[[ DATA TO EXAMINE open ]]
$ cat src/rtl/instr_encoder_if.sv
// ============================================================================
// instr_encoder_if : request / instruction-memory write bus of instr_encoder
// Rev 1.0
// ============================================================================
`default_nettype none

interface instr_encoder_if #(
  parameter int ADDR_W = 32,
  parameter int CNT_W  = 16
);
  logic              base_load;
  logic [ADDR_W-1:0] base_addr;
  logic              req_valid;
  logic              req_ready;
  logic [2:0]        req_kind;
  logic [3:0]        req_cond;
  logic [2:0]        req_cmd;
  logic              req_s;
  logic [3:0]        req_rd;
  logic [3:0]        req_rn;
  logic [3:0]        req_rm;
  logic [23:0]       req_imm;
  logic              imem_we;
  logic [ADDR_W-1:0] imem_addr;
  logic [31:0]       imem_wd;
  logic [CNT_W-1:0]  word_count;
  logic              busy;
  logic              err;

  modport master (
    output base_load, base_addr, req_valid, req_kind, req_cond, req_cmd,
           req_s, req_rd, req_rn, req_rm, req_imm,
    input  req_ready, imem_we, imem_addr, imem_wd, word_count, busy, err
  );

  modport slave (
    input  base_load, base_addr, req_valid, req_kind, req_cond, req_cmd,
           req_s, req_rd, req_rn, req_rm, req_imm,
    output req_ready, imem_we, imem_addr, imem_wd, word_count, busy, err
  );
endinterface

`default_nettype wire

$ cat src/rtl/instr_encoder.sv
// ============================================================================
// instr_encoder : field-level requests -> 32-bit ARM words written to imem
// Optional illegal-request check enabled by macro ENC_CHECK_EN.
// Rev 1.0
// ============================================================================
`default_nettype none

module instr_encoder #(
  parameter int ADDR_W = 32,
  parameter int CNT_W  = 16
) (
  input  wire logic        clk,
  input  wire logic        reset,
  instr_encoder_if.slave   bus
);

  localparam logic [2:0] c_KIND_DPR = 3'd0;
  localparam logic [2:0] c_KIND_DPI = 3'd1;
  localparam logic [2:0] c_KIND_LDR = 3'd2;
  localparam logic [2:0] c_KIND_STR = 3'd3;
  localparam logic [2:0] c_KIND_B   = 3'd4;

  typedef enum logic [1:0] {
    S_IDLE = 2'd0,
    S_ENC  = 2'd1,
    S_WR   = 2'd2
  } state_t;

  state_t            r_state;
  logic              r_ready;
  logic              r_we;
  logic [ADDR_W-1:0] r_addr;
  logic [31:0]       r_wd;
  logic [CNT_W-1:0]  r_count;
  logic              r_busy;

  logic [2:0]        r_kind;
  logic [3:0]        r_cond;
  logic [2:0]        r_cmd;
  logic              r_s;
  logic [3:0]        r_rd;
  logic [3:0]        r_rn;
  logic [3:0]        r_rm;
  logic [23:0]       r_imm;

  logic [3:0]        w_opc;
  logic [31:0]       w_word;
  logic              w_illegal;

  always_comb begin
    w_opc = 4'b0000;
    case (r_cmd)
      3'd0:    w_opc = 4'b0100;
      3'd1:    w_opc = 4'b0010;
      3'd2:    w_opc = 4'b0000;
      3'd3:    w_opc = 4'b1100;
      3'd4:    w_opc = 4'b0001;
      default: w_opc = 4'b0000;
    endcase
  end

  // Illegal kinds fall into the DP-reg layout when not trapped
  always_comb begin
    w_word = '0;
    case (r_kind)
      c_KIND_LDR, c_KIND_STR:
        w_word = {r_cond, 2'b01, 5'b01100, (r_kind == c_KIND_LDR), r_rn, r_rd, r_imm[11:0]};
      c_KIND_B:
        w_word = {r_cond, 4'b1010, r_imm};
      c_KIND_DPI:
        w_word = {r_cond, 2'b00, 1'b1, w_opc, r_s, r_rn, r_rd, r_imm[11:0]};
      default:
        w_word = {r_cond, 2'b00, 1'b0, w_opc, r_s, r_rn, r_rd, 8'h00, r_rm};
    endcase
  end

`ifdef ENC_CHECK_EN
  logic r_err;

  always_comb begin
    w_illegal = (r_kind > c_KIND_B) ||
                (((r_kind == c_KIND_DPR) || (r_kind == c_KIND_DPI)) && (r_cmd > 3'd4));
  end

  always_ff @(posedge clk or negedge reset) begin
    if (!reset) begin
      r_err <= 1'b0;
    end else begin
      r_err <= (r_state == S_ENC) && w_illegal;
    end
  end

  assign bus.err = r_err;
`else
  always_comb begin
    w_illegal = 1'b0;
  end

  assign bus.err = 1'b0;
`endif

  always_ff @(posedge clk or negedge reset) begin
    if (!reset) begin
      r_state <= S_IDLE;
      r_ready <= 1'b1;
      r_we    <= 1'b0;
      r_addr  <= '0;
      r_wd    <= '0;
      r_count <= '0;
      r_busy  <= 1'b0;
      r_kind  <= '0;
      r_cond  <= '0;
      r_cmd   <= '0;
      r_s     <= 1'b0;
      r_rd    <= '0;
      r_rn    <= '0;
      r_rm    <= '0;
      r_imm   <= '0;
    end else begin
      r_we <= 1'b0;
      case (r_state)
        S_IDLE: begin
          // A base load in the same cycle as an accept steers that word to the new base
          if (bus.base_load) begin
            r_addr  <= bus.base_addr & ~ADDR_W'(3);
            r_count <= '0;
          end
          if (bus.req_valid && r_ready) begin
            r_kind  <= bus.req_kind;
            r_cond  <= bus.req_cond;
            r_cmd   <= bus.req_cmd;
            r_s     <= bus.req_s;
            r_rd    <= bus.req_rd;
            r_rn    <= bus.req_rn;
            r_rm    <= bus.req_rm;
            r_imm   <= bus.req_imm;
            r_state <= S_ENC;
            r_ready <= 1'b0;
            r_busy  <= 1'b1;
          end
        end
        S_ENC: begin
          if (w_illegal) begin
            r_state <= S_IDLE;
            r_ready <= 1'b1;
            r_busy  <= 1'b0;
          end else begin
            r_wd    <= w_word;
            r_we    <= 1'b1;
            r_state <= S_WR;
          end
        end
        S_WR: begin
          r_addr <= r_addr + ADDR_W'(4);
          if (r_count != '1) begin
            r_count <= r_count + 1'b1;
          end
          r_state <= S_IDLE;
          r_ready <= 1'b1;
          r_busy  <= 1'b0;
        end
        default: begin
          r_state <= S_IDLE;
          r_ready <= 1'b1;
          r_busy  <= 1'b0;
        end
      endcase
    end
  end

  assign bus.req_ready  = r_ready;
  assign bus.imem_we    = r_we;
  assign bus.imem_addr  = r_addr;
  assign bus.imem_wd    = r_wd;
  assign bus.word_count = r_count;
  assign bus.busy       = r_busy;

endmodule

`default_nettype wire
$ cat src/flat_wrapper.sv
// flat-port wrapper written by rule: the top's interface ports become plain ports
module instr_encoder_flat 
#(
  parameter int ADDR_W = 32,
  parameter int CNT_W  = 16
)
  (clk, reset, bus_base_load, bus_base_addr, bus_req_valid, bus_req_kind, bus_req_cond, bus_req_cmd, bus_req_s, bus_req_rd, bus_req_rn, bus_req_rm, bus_req_imm, bus_req_ready, bus_imem_we, bus_imem_addr, bus_imem_wd, bus_word_count, bus_busy, bus_err);
  instr_encoder_if #(.ADDR_W(ADDR_W), .CNT_W(CNT_W)) bus_i ();
  input  wire logic clk;
  input  wire logic reset;
  input wire logic [$bits(bus_i.base_load)-1:0] bus_base_load;
  input wire logic [$bits(bus_i.base_addr)-1:0] bus_base_addr;
  input wire logic [$bits(bus_i.req_valid)-1:0] bus_req_valid;
  input wire logic [$bits(bus_i.req_kind)-1:0] bus_req_kind;
  input wire logic [$bits(bus_i.req_cond)-1:0] bus_req_cond;
  input wire logic [$bits(bus_i.req_cmd)-1:0] bus_req_cmd;
  input wire logic [$bits(bus_i.req_s)-1:0] bus_req_s;
  input wire logic [$bits(bus_i.req_rd)-1:0] bus_req_rd;
  input wire logic [$bits(bus_i.req_rn)-1:0] bus_req_rn;
  input wire logic [$bits(bus_i.req_rm)-1:0] bus_req_rm;
  input wire logic [$bits(bus_i.req_imm)-1:0] bus_req_imm;
  output wire logic [$bits(bus_i.req_ready)-1:0] bus_req_ready;
  output wire logic [$bits(bus_i.imem_we)-1:0] bus_imem_we;
  output wire logic [$bits(bus_i.imem_addr)-1:0] bus_imem_addr;
  output wire logic [$bits(bus_i.imem_wd)-1:0] bus_imem_wd;
  output wire logic [$bits(bus_i.word_count)-1:0] bus_word_count;
  output wire logic [$bits(bus_i.busy)-1:0] bus_busy;
  output wire logic [$bits(bus_i.err)-1:0] bus_err;
  assign bus_i.base_load = bus_base_load;
  assign bus_i.base_addr = bus_base_addr;
  assign bus_i.req_valid = bus_req_valid;
  assign bus_i.req_kind = bus_req_kind;
  assign bus_i.req_cond = bus_req_cond;
  assign bus_i.req_cmd = bus_req_cmd;
  assign bus_i.req_s = bus_req_s;
  assign bus_i.req_rd = bus_req_rd;
  assign bus_i.req_rn = bus_req_rn;
  assign bus_i.req_rm = bus_req_rm;
  assign bus_i.req_imm = bus_req_imm;
  assign bus_req_ready = bus_i.req_ready;
  assign bus_imem_we = bus_i.imem_we;
  assign bus_imem_addr = bus_i.imem_addr;
  assign bus_imem_wd = bus_i.imem_wd;
  assign bus_word_count = bus_i.word_count;
  assign bus_busy = bus_i.busy;
  assign bus_err = bus_i.err;
  instr_encoder #(.ADDR_W(ADDR_W), .CNT_W(CNT_W)) u_core (.clk(clk), .reset(reset), .bus(bus_i));
endmodule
[[ DATA TO EXAMINE closed ]]
WHAT YOU SHOULD DO>
Looking at the records above, work out how many lines include the string "reset". Give the number and nothing else.

RESPONSE BELOW>
8